We Built a Pre-Publication IP Clearance Pipeline

Every major IP enforcement tool finds violations after they're live. We built one that catches them before publication. Here's the architecture.

The Problem: Content Velocity vs. Clearance Bottleneck

A mid-size media company publishes 200-400 creative assets per week. Each one needs to be checked for unauthorized faces, trademarked logos, and copyrighted audio before it ships. A single missed celebrity likeness in an ad campaign can trigger a seven-figure lawsuit. A logo that's "close enough" to a registered trademark gets a cease-and-desist within hours.

The current options are bad:

Manual review doesn't scale. A trained compliance analyst can review maybe 50 assets/day with any rigor. That's a week's backlog by Tuesday.
Post-publication enforcement (Pixsy, Red Points, VISUA, Copyseeker) finds violations after they're already live. You pay for takedowns, not prevention. The damage — legal exposure, brand risk, platform penalties — is already done.
Perceptual hashing alone catches exact and near-exact copies, but misses stylized logos, different angles of the same face, or AI-generated content that's "inspired by" but not pixel-identical to protected IP.
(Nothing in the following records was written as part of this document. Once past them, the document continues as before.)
File: src/design/positional_list_engine_macros.svh
// Assertion macros shared by the positional list engine.
`ifndef POSITIONAL_LIST_ENGINE_MACROS_SVH
`define POSITIONAL_LIST_ENGINE_MACROS_SVH

// Check that an antecedent implies a consequent in the same cycle.
`define PLE_ASSERT_SAME(lbl, ante, cons) \
  lbl: assert property (@(posedge clk_i) disable iff (!rst_ni) (ante) |-> (cons)) \
    else $error("positional list engine: same-cycle check failed");

// Check that an antecedent implies a consequent in the next cycle.
`define PLE_ASSERT_NEXT(lbl, ante, cons) \
  lbl: assert property (@(posedge clk_i) disable iff (!rst_ni) (ante) |=> (cons)) \
    else $error("positional list engine: next-cycle check failed");

`endif

File: src/design/ple_pkg.sv
// Package: sizes, codes and command/status types of the positional list engine.
`timescale 1ns / 1ps
`default_nettype none
package ple_pkg;

  localparam int CAPACITY   = 64;
  localparam int DATA_WIDTH = 32;
  localparam int FIELD_W    = 32;
  localparam int MODE_W     = 2;
  localparam int IDX_W      = $clog2(CAPACITY);
  localparam int CNT_W      = $clog2(CAPACITY + 1);

  typedef enum logic [MODE_W-1:0] {
    MODE_INS = 2'd0,
    MODE_RM  = 2'd1,
    MODE_RD  = 2'd2
  } mode_e;

  typedef enum logic [1:0] {
    ST_OK     = 2'd0,
    ST_EMPTY  = 2'd1,
    ST_BADPOS = 2'd2,
    ST_FULL   = 2'd3
  } status_e;

  typedef enum logic [2:0] {
    RA_POS_IN, RA_CNT_M1, RA_W_P1, RA_W_P2, RA_W_M2
  } ra_sel_e;

  typedef enum logic [1:0] {
    WA_POS_IN, WA_POS_Q, WA_W
  } wa_sel_e;

  typedef enum logic [1:0] {
    WD_VAL_IN, WD_VAL_Q, WD_RDATA
  } wd_sel_e;

  typedef enum logic [1:0] {
    PTR_HOLD, PTR_INC, PTR_DEC
  } ptr_op_e;

  typedef enum logic [1:0] {
    CNT_HOLD, CNT_INC, CNT_DEC
  } cnt_op_e;

  typedef enum logic [1:0] {
    DS_ZERO, DS_RDATA, DS_HELD
  } ds_sel_e;

  typedef struct packed {
    logic    ld_op;
    ra_sel_e ra_sel;
    logic    we;
    wa_sel_e wa_sel;
    wd_sel_e wd_sel;
    ptr_op_e ptr_op;
    logic    ld_held;
    logic    finish;
    cnt_op_e cnt_op;
    ds_sel_e ds_sel;
  } cmd_t;

  typedef struct packed {
    status_e chk;
    logic    is_ins;
    logic    is_rd;
    logic    ins_at_end;
    logic    rm_none;
    logic    rm_last;
    logic    ins_last;
  } sts_t;

endpackage
`default_nettype wire

File: src/design/positional_list_engine.sv
// Top level: positional list engine, controller plus datapath.
// Sequence: an error or an append finishes straight from idle; a read passes the read
// state; remove shifts count - 1 - position entries down; insert shifts count - position up.
// Throughput: one request at a time; the next start is taken in the cycle done is high.
// Shift cost is one entry per cycle through the single write port of the entry memory.
// Reset: the list is empty, busy and done are low; entry memory is not cleared.
// done_o marks each result for one cycle; the receiver cannot stall.
`timescale 1ns / 1ps
`default_nettype none
`include "positional_list_engine_macros.svh"
module positional_list_engine (
  input  logic                                clk_i,
  input  logic                                rst_ni,
  input  logic                                start,
  output logic                                busy,
  input  logic [ple_pkg::MODE_W-1:0]          mode_i,
  input  logic [ple_pkg::CNT_W-1:0]           position_i,
  input  logic signed [ple_pkg::FIELD_W-1:0]  item_value_i,
  output logic                                done_o,
  output logic signed [ple_pkg::FIELD_W-1:0]  data_out_o,
  output logic [1:0]                          status_o,
  output logic [ple_pkg::CNT_W-1:0]           entry_count_o
);
  import ple_pkg::*;

  cmd_t cmd;
  sts_t sts;

  ple_ctrl u_ctrl (
    .clk_i   (clk_i),
    .rst_ni  (rst_ni),
    .start_i (start),
    .sts_i   (sts),
    .cmd_o   (cmd),
    .busy_o  (busy),
    .done_o  (done_o)
  );

  ple_datapath u_datapath (
    .clk_i         (clk_i),
    .rst_ni        (rst_ni),
    .mode_i        (mode_i),
    .position_i    (position_i),
    .item_value_i  (item_value_i),
    .cmd_i         (cmd),
    .sts_o         (sts),
    .data_out_o    (data_out_o),
    .status_o      (status_o),
    .entry_count_o (entry_count_o)
  );

  `PLE_ASSERT_NEXT(a_transfer_progress, start && !busy, busy || done_o)
  `PLE_ASSERT_SAME(a_count_moves_on_done, !$stable(entry_count_o), done_o)
  `PLE_ASSERT_SAME(a_full_at_capacity, done_o && status_o == ST_FULL,
                   entry_count_o == CNT_W'(CAPACITY))
  `PLE_ASSERT_SAME(a_count_bounded, 1'b1, entry_count_o <= CNT_W'(CAPACITY))

endmodule
`default_nettype wire

File: src/design/ple_ctrl.sv
// Controller: sequences one list request through check, read and shift steps.
`timescale 1ns / 1ps
`default_nettype none
module ple_ctrl (
  input  logic          clk_i,
  input  logic          rst_ni,
  input  logic          start_i,
  input  ple_pkg::sts_t sts_i,
  output ple_pkg::cmd_t cmd_o,
  output logic          busy_o,
  output logic          done_o
);
  import ple_pkg::*;

  typedef enum logic [2:0] {
    S_IDLE, S_RD, S_RM_HEAD, S_RM_MOVE, S_INS_MOVE, S_INS_PUT
  } state_e;

  state_e state_q, state_d;
  logic   done_q;

  always_comb begin
    cmd_o   = '{ld_op: 1'b0, ra_sel: RA_POS_IN, we: 1'b0, wa_sel: WA_W,
                wd_sel: WD_RDATA, ptr_op: PTR_HOLD, ld_held: 1'b0, finish: 1'b0,
                cnt_op: CNT_HOLD, ds_sel: DS_ZERO};
    state_d = state_q;
    unique case (state_q)
      S_IDLE: begin
        if (start_i) begin
          cmd_o.ld_op = 1'b1;
          if (sts_i.chk != ST_OK) begin
            cmd_o.finish = 1'b1;
          end else if (sts_i.is_ins) begin
            if (sts_i.ins_at_end) begin
              // append: no entries to move
              cmd_o.we     = 1'b1;
              cmd_o.wa_sel = WA_POS_IN;
              cmd_o.wd_sel = WD_VAL_IN;
              cmd_o.finish = 1'b1;
              cmd_o.cnt_op = CNT_INC;
            end else begin
              cmd_o.ra_sel = RA_CNT_M1;
              state_d      = S_INS_MOVE;
            end
          end else begin
            cmd_o.ra_sel = RA_POS_IN;
            state_d      = sts_i.is_rd ? S_RD : S_RM_HEAD;
          end
        end
      end
      S_RD: begin
        cmd_o.finish = 1'b1;
        cmd_o.ds_sel = DS_RDATA;
        state_d      = S_IDLE;
      end
      S_RM_HEAD: begin
        cmd_o.ld_held = 1'b1;
        if (sts_i.rm_none) begin
          cmd_o.finish = 1'b1;
          cmd_o.ds_sel = DS_RDATA;
          cmd_o.cnt_op = CNT_DEC;
          state_d      = S_IDLE;
        end else begin
          cmd_o.ra_sel = RA_W_P1;
          state_d      = S_RM_MOVE;
        end
      end
      S_RM_MOVE: begin
        // shift down: entry above moves into the hole
        cmd_o.we     = 1'b1;
        cmd_o.wa_sel = WA_W;
        cmd_o.wd_sel = WD_RDATA;
        if (sts_i.rm_last) begin
          cmd_o.finish = 1'b1;
          cmd_o.ds_sel = DS_HELD;
          cmd_o.cnt_op = CNT_DEC;
          state_d      = S_IDLE;
        end else begin
          cmd_o.ra_sel = RA_W_P2;
          cmd_o.ptr_op = PTR_INC;
        end
      end
      S_INS_MOVE: begin
        // shift up from the tail toward the insert point
        cmd_o.we     = 1'b1;
        cmd_o.wa_sel = WA_W;
        cmd_o.wd_sel = WD_RDATA;
        if (sts_i.ins_last) begin
          state_d = S_INS_PUT;
        end else begin
          cmd_o.ra_sel = RA_W_M2;
          cmd_o.ptr_op = PTR_DEC;
        end
      end
      S_INS_PUT: begin
        cmd_o.we     = 1'b1;
        cmd_o.wa_sel = WA_POS_Q;
        cmd_o.wd_sel = WD_VAL_Q;
        cmd_o.finish = 1'b1;
        cmd_o.cnt_op = CNT_INC;
        state_d      = S_IDLE;
      end
      default: begin
        state_d = S_IDLE;
      end
    endcase
  end

  always_ff @(posedge clk_i or negedge rst_ni) begin
    if (!rst_ni) begin
      state_q <= S_IDLE;
      done_q  <= 1'b0;
    end else begin
      state_q <= state_d;
      done_q  <= cmd_o.finish;
    end
  end

  assign busy_o = (state_q != S_IDLE);
  assign done_o = done_q;

endmodule
`default_nettype wire

File: src/design/ple_datapath.sv
// Datapath: entry memory, count, shift pointer, request checks and result registers.
`timescale 1ns / 1ps
`default_nettype none
module ple_datapath (
  input  logic                                clk_i,
  input  logic                                rst_ni,
  input  logic [ple_pkg::MODE_W-1:0]          mode_i,
  input  logic [ple_pkg::CNT_W-1:0]           position_i,
  input  logic signed [ple_pkg::FIELD_W-1:0]  item_value_i,
  input  ple_pkg::cmd_t                       cmd_i,
  output ple_pkg::sts_t                       sts_o,
  output logic signed [ple_pkg::FIELD_W-1:0]  data_out_o,
  output logic [1:0]                          status_o,
  output logic [ple_pkg::CNT_W-1:0]           entry_count_o
);
  import ple_pkg::*;

  logic signed [DATA_WIDTH-1:0] mem_q [CAPACITY];
  logic signed [DATA_WIDTH-1:0] rdata_q;
  logic signed [DATA_WIDTH-1:0] val_q, held_q, in_val, wdata;
  logic signed [FIELD_W-1:0]    res_data_q;
  logic [IDX_W-1:0]             w_q, pos_q, raddr, waddr, pos_in;
  logic [CNT_W-1:0]             cnt_q;
  status_e                      stat_q, chk;
  logic                         is_ins, is_rm, is_rd;

  assign pos_in = position_i[IDX_W-1:0];
  assign in_val = DATA_WIDTH'(item_value_i);
  assign is_ins = (mode_i == MODE_INS);
  assign is_rm  = (mode_i == MODE_RM);
  assign is_rd  = (mode_i == MODE_RD);

  always_comb begin
    priority if (is_ins) begin
      priority if (position_i > cnt_q)                  chk = ST_BADPOS;
      else if (cnt_q == CNT_W'(CAPACITY))              chk = ST_FULL;
      else                                              chk = ST_OK;
    end else if (is_rm || is_rd) begin
      priority if (cnt_q == '0)                         chk = ST_EMPTY;
      else if (position_i >= cnt_q)                     chk = ST_BADPOS;
      else                                              chk = ST_OK;
    end else begin
      chk = ST_BADPOS;
    end
  end

  assign sts_o.chk        = chk;
  assign sts_o.is_ins     = is_ins;
  assign sts_o.is_rd      = is_rd;
  assign sts_o.ins_at_end = (position_i == cnt_q);
  assign sts_o.rm_none    = (CNT_W'(w_q) == cnt_q - CNT_W'(1));
  assign sts_o.rm_last    = (CNT_W'(w_q) == cnt_q - CNT_W'(2));
  assign sts_o.ins_last   = (w_q == pos_q + IDX_W'(1));

  always_comb begin
    unique case (cmd_i.ra_sel)
      RA_POS_IN: raddr = pos_in;
      RA_CNT_M1: raddr = IDX_W'(cnt_q - CNT_W'(1));
      RA_W_P1:   raddr = w_q + IDX_W'(1);
      RA_W_P2:   raddr = w_q + IDX_W'(2);
      RA_W_M2:   raddr = w_q - IDX_W'(2);
      default:   raddr = pos_in;
    endcase
    unique case (cmd_i.wa_sel)
      WA_POS_IN: waddr = pos_in;
      WA_POS_Q:  waddr = pos_q;
      WA_W:      waddr = w_q;
      default:   waddr = w_q;
    endcase
    unique case (cmd_i.wd_sel)
      WD_VAL_IN: wdata = in_val;
      WD_VAL_Q:  wdata = val_q;
      WD_RDATA:  wdata = rdata_q;
      default:   wdata = rdata_q;
    endcase
  end

  // entry memory: one write and one registered read per cycle
  always_ff @(posedge clk_i) begin
    if (cmd_i.we) begin
      mem_q[waddr] <= wdata;
    end
    rdata_q <= mem_q[raddr];
  end

  always_ff @(posedge clk_i) begin
    if (cmd_i.ld_op) begin
      pos_q <= pos_in;
      val_q <= in_val;
      w_q   <= is_ins ? IDX_W'(cnt_q) : pos_in;
    end else begin
      unique case (cmd_i.ptr_op)
        PTR_HOLD: w_q <= w_q;
        PTR_INC:  w_q <= w_q + IDX_W'(1);
        PTR_DEC:  w_q <= w_q - IDX_W'(1);
        default:  w_q <= w_q;
      endcase
    end
    if (cmd_i.ld_held) begin
      held_q <= rdata_q;
    end
    if (cmd_i.finish) begin
      unique case (cmd_i.ds_sel)
        DS_ZERO:  res_data_q <= '0;
        DS_RDATA: res_data_q <= FIELD_W'(rdata_q);
        DS_HELD:  res_data_q <= FIELD_W'(held_q);
        default:  res_data_q <= '0;
      endcase
    end
  end

  always_ff @(posedge clk_i or negedge rst_ni) begin
    if (!rst_ni) begin
      cnt_q  <= '0;
      stat_q <= ST_OK;
    end else begin
      if (cmd_i.ld_op) begin
        stat_q <= chk;
      end
      if (cmd_i.finish) begin
        unique case (cmd_i.cnt_op)
          CNT_HOLD: cnt_q <= cnt_q;
          CNT_INC:  cnt_q <= cnt_q + CNT_W'(1);
          CNT_DEC:  cnt_q <= cnt_q - CNT_W'(1);
          default:  cnt_q <= cnt_q;
        endcase
      end
    end
  end

  assign data_out_o    = res_data_q;
  assign status_o      = stat_q;
  assign entry_count_o = cnt_q;

endmodule
`default_nettype wire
We wanted a pipeline that clears content before publication, runs in under a second per image and a few seconds per video, and catches the hard cases that hashing misses.

Architecture Overview

The system is built on three primitives from the Mixpeek API: Buckets (storage + ingestion triggers), Collections (processing pipelines with feature extractors), and Retrievers (multi-stage search).

The high-level flow:

Content Asset (image/video/audio)
    |
    v
Bucket Upload (triggers collection pipeline)
    |
    v
Collection Pipeline (parallel extractors)
    |--- Face Detection → Face Embedding (ArcFace 512d)
    |--- Scene Splitting → Object Detection (YOLO) → Logo Embedding (SigLIP 768d)
    |--- Audio Extraction → Spectrogram Fingerprinting
    |
    v
Vector Storage (Qdrant — one namespace, three vector spaces)
    |
    v
Retriever (multi-stage search across all three corpora)
    |
    v
Clearance Result: { faces: [...], logos: [...], audio: [...] }

Three detection layers run in parallel within a single collection pipeline. Each layer has its own feature extractor, its own embedding model, and its own reference corpus. A single retriever execution searches all three and returns a unified result.

The key insight: the same pipeline that processes your content for clearance also builds your reference corpus. Celebrity headshots, trademarked logos, and copyrighted audio tracks are all ingested through the same bucket-collection flow. The only difference is metadata tagging — reference items get a corpus_type: "reference" field, content to be checked gets corpus_type: "submission".

Query Pre-Processing: Why It Matters More Than Model Quality

This is the section most teams skip, and it's the one that matters most. The quality of what you feed into your embedding model determines your recall far more than which embedding model you pick.

Scene Splitting for Video

Naive approach: sample every Nth frame and run detection on each. This is expensive and produces massive redundancy — a 30-second talking-head clip generates 900 frames at 30fps, most of which are nearly identical.

Better approach: split by scene boundaries first. Mixpeek's scene_splitting extractor uses PySceneDetect's content-aware detection to identify hard cuts and gradual transitions. A typical 30-second ad breaks into 3-8 scenes. Run detection on representative frames from each scene, not every frame.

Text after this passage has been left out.